▶ [Task objective] Please report every line in the material below where the word "dieHeight" is found.
Available records below:
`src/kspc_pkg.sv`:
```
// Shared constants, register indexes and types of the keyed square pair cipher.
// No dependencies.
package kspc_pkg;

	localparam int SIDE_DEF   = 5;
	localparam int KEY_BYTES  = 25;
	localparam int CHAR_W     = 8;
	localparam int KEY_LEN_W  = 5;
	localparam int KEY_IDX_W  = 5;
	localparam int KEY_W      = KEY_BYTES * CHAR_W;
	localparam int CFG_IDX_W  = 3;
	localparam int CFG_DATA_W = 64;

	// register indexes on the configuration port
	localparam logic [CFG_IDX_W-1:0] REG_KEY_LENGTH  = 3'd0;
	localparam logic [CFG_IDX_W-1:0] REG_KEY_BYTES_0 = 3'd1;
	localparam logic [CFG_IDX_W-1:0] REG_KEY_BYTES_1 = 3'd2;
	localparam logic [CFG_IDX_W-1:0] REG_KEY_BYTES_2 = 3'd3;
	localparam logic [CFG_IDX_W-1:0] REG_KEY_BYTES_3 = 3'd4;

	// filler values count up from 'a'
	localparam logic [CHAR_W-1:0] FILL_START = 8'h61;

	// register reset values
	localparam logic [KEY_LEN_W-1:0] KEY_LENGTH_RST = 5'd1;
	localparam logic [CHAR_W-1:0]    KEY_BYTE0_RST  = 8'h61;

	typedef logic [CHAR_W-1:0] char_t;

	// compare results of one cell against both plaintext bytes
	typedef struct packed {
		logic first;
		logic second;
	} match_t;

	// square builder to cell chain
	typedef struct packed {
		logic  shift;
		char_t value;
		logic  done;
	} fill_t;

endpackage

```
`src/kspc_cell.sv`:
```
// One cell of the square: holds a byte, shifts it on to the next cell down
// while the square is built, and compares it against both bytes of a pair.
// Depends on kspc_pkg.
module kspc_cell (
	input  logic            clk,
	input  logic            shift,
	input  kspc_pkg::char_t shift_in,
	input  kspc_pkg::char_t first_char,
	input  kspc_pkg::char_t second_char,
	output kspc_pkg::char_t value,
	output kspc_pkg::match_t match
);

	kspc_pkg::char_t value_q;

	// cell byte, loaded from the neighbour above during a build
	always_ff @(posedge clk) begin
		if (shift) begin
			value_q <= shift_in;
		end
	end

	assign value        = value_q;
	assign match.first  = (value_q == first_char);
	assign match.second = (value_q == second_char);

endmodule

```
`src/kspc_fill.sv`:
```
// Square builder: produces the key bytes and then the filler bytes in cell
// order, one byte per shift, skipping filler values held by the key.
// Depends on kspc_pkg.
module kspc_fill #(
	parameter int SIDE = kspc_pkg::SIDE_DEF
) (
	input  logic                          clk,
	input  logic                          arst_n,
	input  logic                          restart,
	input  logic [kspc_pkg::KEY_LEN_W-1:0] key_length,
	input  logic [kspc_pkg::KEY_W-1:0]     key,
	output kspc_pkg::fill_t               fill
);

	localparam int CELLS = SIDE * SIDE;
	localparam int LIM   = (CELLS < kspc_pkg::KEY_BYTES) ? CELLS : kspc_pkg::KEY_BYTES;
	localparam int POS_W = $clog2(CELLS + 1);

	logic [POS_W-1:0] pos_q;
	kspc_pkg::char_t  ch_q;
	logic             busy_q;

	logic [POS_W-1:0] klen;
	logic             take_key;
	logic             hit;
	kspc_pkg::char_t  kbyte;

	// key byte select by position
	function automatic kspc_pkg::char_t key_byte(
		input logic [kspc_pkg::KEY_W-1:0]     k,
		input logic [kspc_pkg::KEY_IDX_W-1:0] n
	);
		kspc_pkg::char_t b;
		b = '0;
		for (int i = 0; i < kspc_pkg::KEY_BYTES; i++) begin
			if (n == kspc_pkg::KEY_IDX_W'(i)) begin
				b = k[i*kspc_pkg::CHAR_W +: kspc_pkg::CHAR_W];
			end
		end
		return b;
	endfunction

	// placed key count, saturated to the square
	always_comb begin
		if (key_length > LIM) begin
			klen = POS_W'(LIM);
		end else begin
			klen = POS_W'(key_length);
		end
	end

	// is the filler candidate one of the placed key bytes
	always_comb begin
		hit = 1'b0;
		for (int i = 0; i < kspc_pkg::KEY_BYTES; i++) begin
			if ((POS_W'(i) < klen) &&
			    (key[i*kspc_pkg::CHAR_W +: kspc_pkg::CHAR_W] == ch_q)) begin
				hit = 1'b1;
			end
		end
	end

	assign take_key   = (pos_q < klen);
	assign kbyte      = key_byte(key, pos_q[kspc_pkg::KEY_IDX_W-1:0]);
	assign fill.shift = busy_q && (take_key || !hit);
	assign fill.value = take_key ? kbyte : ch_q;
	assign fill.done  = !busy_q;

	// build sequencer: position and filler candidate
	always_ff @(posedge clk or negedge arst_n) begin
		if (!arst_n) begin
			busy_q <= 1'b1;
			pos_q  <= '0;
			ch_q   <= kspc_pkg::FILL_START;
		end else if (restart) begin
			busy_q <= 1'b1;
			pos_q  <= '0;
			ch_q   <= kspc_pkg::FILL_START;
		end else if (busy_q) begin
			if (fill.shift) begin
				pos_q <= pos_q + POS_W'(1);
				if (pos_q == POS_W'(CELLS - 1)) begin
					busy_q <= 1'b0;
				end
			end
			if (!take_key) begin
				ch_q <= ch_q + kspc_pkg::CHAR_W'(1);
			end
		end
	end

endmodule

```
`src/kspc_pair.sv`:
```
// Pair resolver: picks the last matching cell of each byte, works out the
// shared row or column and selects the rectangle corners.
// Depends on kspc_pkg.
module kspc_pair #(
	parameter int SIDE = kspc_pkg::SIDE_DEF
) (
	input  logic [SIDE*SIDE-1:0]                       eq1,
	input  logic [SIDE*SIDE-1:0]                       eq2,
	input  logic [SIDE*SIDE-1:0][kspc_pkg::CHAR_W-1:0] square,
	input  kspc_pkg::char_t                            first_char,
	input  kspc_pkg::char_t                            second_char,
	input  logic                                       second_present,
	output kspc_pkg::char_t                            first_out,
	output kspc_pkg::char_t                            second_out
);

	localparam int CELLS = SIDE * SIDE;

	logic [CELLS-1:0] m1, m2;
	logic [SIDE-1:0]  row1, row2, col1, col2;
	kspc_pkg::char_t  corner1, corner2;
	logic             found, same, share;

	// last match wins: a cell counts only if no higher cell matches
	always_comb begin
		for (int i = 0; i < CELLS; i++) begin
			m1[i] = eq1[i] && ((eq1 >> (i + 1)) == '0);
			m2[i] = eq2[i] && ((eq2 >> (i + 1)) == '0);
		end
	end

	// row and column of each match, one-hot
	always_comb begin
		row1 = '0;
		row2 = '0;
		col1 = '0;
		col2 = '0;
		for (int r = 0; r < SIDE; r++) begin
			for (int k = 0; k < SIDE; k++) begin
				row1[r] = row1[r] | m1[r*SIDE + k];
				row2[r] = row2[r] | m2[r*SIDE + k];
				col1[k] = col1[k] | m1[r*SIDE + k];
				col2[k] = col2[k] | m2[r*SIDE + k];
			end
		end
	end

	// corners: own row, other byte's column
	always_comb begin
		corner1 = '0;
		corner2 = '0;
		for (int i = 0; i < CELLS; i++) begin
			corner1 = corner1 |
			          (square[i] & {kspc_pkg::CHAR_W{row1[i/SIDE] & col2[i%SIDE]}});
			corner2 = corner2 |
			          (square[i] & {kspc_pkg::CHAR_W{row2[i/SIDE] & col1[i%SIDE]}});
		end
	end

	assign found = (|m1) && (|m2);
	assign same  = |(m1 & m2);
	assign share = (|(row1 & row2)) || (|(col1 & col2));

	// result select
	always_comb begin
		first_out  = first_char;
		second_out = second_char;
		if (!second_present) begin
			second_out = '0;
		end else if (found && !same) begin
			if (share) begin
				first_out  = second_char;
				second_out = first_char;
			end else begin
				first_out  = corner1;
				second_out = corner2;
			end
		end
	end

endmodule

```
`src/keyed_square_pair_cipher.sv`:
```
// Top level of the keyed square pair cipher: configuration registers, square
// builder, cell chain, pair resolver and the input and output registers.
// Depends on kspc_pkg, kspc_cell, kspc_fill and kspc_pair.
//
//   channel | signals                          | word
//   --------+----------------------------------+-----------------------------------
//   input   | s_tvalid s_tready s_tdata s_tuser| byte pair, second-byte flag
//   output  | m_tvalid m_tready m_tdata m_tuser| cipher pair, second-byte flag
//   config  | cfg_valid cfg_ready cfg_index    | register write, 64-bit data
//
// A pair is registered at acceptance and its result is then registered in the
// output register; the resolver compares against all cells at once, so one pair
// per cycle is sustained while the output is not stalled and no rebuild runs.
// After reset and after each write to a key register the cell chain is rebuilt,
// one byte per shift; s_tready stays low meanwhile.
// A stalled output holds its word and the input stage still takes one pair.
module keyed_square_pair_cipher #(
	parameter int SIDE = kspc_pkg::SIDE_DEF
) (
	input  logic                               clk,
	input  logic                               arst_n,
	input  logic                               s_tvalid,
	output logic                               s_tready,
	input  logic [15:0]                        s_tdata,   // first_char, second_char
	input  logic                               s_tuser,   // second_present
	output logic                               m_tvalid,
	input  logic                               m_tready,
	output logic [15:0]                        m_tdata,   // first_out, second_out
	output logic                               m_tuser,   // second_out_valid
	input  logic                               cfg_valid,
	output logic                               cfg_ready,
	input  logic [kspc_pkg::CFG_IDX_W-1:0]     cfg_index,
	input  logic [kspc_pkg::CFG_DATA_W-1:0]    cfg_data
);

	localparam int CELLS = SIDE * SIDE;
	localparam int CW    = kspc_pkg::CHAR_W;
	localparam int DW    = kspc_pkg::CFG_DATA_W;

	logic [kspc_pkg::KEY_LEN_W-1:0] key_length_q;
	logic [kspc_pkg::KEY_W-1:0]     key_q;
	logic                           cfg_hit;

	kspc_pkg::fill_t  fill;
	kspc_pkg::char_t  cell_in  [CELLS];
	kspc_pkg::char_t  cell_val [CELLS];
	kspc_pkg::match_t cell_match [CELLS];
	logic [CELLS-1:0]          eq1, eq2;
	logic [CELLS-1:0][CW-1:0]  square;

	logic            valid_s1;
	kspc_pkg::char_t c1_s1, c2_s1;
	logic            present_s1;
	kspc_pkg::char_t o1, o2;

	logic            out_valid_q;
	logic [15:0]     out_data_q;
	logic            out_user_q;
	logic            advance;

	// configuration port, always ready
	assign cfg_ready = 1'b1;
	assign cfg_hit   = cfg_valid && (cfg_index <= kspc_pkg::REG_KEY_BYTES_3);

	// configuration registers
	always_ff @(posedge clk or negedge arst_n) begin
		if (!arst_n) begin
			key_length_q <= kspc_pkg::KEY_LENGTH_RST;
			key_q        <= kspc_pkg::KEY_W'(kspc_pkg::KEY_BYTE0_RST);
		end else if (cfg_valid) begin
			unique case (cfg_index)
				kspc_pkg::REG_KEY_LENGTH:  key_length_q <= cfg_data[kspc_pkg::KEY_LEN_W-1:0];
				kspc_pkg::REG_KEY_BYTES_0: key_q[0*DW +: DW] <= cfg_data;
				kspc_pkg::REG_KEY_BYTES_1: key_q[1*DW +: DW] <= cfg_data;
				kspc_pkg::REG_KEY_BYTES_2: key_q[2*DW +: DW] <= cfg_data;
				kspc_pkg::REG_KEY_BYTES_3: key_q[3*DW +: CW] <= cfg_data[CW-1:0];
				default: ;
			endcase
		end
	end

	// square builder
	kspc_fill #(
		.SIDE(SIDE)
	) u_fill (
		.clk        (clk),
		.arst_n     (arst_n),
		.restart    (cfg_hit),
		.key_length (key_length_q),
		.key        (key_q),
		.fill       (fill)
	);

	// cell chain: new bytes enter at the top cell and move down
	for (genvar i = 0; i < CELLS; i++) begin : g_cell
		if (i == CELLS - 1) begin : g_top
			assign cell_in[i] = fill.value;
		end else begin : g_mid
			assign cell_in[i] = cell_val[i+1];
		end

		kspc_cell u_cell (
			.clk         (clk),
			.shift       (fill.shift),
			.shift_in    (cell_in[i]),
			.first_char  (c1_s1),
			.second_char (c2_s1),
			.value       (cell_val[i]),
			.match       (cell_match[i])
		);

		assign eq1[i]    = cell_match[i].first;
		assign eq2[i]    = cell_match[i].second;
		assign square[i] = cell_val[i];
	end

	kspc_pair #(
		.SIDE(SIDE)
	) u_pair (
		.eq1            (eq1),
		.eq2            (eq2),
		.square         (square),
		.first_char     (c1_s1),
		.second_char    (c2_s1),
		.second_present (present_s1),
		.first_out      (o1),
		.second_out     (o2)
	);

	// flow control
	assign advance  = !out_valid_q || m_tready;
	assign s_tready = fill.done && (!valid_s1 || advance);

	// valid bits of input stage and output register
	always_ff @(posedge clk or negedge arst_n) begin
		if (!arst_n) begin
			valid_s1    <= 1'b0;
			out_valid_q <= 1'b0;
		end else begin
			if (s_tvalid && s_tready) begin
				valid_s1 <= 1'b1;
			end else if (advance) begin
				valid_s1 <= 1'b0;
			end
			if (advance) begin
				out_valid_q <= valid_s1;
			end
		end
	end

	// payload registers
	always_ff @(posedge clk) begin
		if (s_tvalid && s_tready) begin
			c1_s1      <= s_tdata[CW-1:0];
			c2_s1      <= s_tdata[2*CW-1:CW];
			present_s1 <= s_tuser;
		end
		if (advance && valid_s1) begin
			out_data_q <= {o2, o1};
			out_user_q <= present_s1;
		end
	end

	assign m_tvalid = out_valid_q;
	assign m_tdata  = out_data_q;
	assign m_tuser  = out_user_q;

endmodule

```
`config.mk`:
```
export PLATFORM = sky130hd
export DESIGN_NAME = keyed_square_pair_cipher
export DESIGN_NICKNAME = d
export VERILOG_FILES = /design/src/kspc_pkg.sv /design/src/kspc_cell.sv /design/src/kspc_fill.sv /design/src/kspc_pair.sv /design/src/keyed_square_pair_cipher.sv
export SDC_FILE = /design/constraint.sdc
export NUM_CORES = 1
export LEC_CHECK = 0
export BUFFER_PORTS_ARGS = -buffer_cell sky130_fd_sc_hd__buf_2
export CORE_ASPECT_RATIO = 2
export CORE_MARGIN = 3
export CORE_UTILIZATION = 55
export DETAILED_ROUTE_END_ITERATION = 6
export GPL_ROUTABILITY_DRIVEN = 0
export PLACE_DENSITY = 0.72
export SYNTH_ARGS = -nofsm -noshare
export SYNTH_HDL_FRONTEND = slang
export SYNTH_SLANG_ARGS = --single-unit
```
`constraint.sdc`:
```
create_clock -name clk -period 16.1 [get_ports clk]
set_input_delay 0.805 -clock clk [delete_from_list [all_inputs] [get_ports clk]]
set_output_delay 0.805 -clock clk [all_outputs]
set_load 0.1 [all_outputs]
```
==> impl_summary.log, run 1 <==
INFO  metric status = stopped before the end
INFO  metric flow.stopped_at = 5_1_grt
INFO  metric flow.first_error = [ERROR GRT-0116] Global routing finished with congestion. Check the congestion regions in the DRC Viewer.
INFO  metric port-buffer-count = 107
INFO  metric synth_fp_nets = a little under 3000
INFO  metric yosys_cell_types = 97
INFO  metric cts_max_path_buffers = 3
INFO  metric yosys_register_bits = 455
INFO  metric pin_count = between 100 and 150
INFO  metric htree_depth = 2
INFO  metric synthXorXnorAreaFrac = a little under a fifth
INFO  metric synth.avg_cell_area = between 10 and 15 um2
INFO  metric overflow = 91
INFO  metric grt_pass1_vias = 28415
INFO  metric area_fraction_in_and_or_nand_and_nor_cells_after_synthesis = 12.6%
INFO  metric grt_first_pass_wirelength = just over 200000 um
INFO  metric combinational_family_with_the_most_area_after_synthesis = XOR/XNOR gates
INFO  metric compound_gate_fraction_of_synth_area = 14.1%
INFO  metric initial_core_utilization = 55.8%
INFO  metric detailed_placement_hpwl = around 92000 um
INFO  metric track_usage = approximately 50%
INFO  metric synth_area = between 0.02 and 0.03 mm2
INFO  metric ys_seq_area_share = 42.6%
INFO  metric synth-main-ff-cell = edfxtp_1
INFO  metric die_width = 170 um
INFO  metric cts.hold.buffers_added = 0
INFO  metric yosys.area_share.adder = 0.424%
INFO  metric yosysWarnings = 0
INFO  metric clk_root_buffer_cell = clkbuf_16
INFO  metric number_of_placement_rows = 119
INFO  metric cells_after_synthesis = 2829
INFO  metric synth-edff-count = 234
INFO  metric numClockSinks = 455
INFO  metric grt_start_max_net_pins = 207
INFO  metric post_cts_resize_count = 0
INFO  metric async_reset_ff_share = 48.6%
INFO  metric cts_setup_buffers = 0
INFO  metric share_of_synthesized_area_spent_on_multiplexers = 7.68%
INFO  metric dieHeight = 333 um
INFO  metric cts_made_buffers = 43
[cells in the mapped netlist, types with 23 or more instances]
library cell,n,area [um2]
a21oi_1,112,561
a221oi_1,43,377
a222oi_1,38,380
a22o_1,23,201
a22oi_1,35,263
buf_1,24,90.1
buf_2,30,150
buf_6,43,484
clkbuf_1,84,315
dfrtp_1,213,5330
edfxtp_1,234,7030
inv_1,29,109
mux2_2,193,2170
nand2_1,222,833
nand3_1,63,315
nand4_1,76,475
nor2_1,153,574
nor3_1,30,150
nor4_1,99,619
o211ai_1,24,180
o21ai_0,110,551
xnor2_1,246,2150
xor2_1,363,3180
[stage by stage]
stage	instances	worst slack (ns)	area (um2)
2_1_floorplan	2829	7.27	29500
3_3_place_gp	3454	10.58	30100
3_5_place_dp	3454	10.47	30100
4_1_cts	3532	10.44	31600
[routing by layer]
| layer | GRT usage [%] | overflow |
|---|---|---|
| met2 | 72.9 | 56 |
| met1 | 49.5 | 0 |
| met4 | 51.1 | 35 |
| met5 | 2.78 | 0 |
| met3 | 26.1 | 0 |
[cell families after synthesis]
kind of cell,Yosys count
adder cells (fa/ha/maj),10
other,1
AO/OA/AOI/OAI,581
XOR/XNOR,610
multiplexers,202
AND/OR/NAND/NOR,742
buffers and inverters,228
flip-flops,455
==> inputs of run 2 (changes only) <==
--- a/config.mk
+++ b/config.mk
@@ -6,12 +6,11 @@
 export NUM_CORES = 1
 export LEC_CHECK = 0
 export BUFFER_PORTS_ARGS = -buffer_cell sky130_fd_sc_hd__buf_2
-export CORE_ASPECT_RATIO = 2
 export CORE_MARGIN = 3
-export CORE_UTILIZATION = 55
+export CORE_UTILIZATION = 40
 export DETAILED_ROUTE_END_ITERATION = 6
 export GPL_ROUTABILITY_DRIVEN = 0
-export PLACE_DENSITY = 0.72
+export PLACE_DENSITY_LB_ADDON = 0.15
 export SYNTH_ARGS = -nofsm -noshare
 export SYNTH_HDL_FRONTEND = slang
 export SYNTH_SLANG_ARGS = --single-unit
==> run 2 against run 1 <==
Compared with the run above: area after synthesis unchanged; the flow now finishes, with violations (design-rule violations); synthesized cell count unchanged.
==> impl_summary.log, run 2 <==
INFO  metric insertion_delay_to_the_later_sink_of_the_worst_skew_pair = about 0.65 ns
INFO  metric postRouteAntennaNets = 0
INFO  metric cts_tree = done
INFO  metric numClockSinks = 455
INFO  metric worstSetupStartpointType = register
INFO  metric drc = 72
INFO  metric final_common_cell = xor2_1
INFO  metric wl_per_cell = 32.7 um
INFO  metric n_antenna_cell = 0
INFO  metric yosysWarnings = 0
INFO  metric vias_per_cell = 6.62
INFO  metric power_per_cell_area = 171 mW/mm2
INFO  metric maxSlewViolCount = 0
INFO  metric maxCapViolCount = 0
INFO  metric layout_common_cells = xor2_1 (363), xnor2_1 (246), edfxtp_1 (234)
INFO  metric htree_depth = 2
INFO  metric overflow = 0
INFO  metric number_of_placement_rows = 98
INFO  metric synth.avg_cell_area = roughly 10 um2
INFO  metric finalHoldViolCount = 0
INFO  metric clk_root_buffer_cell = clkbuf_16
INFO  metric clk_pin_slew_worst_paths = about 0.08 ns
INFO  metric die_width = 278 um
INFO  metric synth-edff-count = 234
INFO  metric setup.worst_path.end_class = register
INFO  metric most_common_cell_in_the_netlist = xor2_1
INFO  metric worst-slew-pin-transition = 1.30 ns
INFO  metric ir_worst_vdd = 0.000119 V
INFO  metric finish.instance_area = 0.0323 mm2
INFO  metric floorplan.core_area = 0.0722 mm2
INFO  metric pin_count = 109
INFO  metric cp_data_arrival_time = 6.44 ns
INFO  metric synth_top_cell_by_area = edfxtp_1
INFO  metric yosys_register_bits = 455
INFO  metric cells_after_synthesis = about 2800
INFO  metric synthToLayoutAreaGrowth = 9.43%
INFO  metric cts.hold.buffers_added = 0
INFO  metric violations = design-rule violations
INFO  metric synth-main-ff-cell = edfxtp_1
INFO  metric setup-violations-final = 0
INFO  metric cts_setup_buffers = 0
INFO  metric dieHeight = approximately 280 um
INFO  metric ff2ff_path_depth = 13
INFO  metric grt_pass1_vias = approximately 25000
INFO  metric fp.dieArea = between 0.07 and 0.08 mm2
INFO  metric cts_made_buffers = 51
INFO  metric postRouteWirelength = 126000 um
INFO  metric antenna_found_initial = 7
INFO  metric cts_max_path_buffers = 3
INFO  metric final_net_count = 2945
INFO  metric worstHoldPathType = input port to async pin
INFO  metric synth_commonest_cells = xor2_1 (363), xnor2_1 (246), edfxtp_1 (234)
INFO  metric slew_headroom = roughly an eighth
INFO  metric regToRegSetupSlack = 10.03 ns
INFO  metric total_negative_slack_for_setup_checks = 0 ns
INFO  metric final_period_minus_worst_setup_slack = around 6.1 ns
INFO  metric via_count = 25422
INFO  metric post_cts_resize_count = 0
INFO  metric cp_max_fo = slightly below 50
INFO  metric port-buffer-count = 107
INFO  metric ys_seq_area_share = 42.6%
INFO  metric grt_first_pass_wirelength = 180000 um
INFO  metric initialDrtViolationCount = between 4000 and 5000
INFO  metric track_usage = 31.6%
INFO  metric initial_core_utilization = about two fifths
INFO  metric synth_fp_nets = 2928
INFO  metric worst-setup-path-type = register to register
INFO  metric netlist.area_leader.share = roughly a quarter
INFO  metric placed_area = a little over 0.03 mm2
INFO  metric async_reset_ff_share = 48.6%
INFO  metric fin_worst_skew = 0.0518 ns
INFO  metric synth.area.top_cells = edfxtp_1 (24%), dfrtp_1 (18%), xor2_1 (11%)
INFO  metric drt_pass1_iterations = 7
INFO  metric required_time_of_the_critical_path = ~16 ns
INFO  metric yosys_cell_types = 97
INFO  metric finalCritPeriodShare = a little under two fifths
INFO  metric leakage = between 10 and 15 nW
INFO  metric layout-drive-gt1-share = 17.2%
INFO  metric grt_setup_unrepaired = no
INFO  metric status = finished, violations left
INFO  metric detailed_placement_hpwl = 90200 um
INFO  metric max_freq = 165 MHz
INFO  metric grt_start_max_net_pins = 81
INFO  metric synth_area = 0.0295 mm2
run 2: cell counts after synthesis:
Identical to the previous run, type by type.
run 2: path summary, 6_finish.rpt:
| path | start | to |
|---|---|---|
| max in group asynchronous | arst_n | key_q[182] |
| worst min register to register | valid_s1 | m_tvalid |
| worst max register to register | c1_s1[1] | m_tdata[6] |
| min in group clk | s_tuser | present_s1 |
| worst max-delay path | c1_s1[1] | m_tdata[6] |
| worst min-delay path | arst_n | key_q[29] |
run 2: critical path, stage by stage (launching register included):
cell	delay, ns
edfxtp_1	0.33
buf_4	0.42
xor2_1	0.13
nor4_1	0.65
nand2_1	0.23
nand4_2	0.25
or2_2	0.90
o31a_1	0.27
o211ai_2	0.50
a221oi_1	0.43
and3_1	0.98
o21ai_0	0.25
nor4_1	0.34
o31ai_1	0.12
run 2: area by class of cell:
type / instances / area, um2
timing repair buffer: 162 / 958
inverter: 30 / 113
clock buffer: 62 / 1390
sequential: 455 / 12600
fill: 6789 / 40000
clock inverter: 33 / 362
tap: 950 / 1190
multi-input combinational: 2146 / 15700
End of Available records.
▶ [Answer to the problem]
INFO  metric dieHeight = 333 um
INFO  metric dieHeight = approximately 280 um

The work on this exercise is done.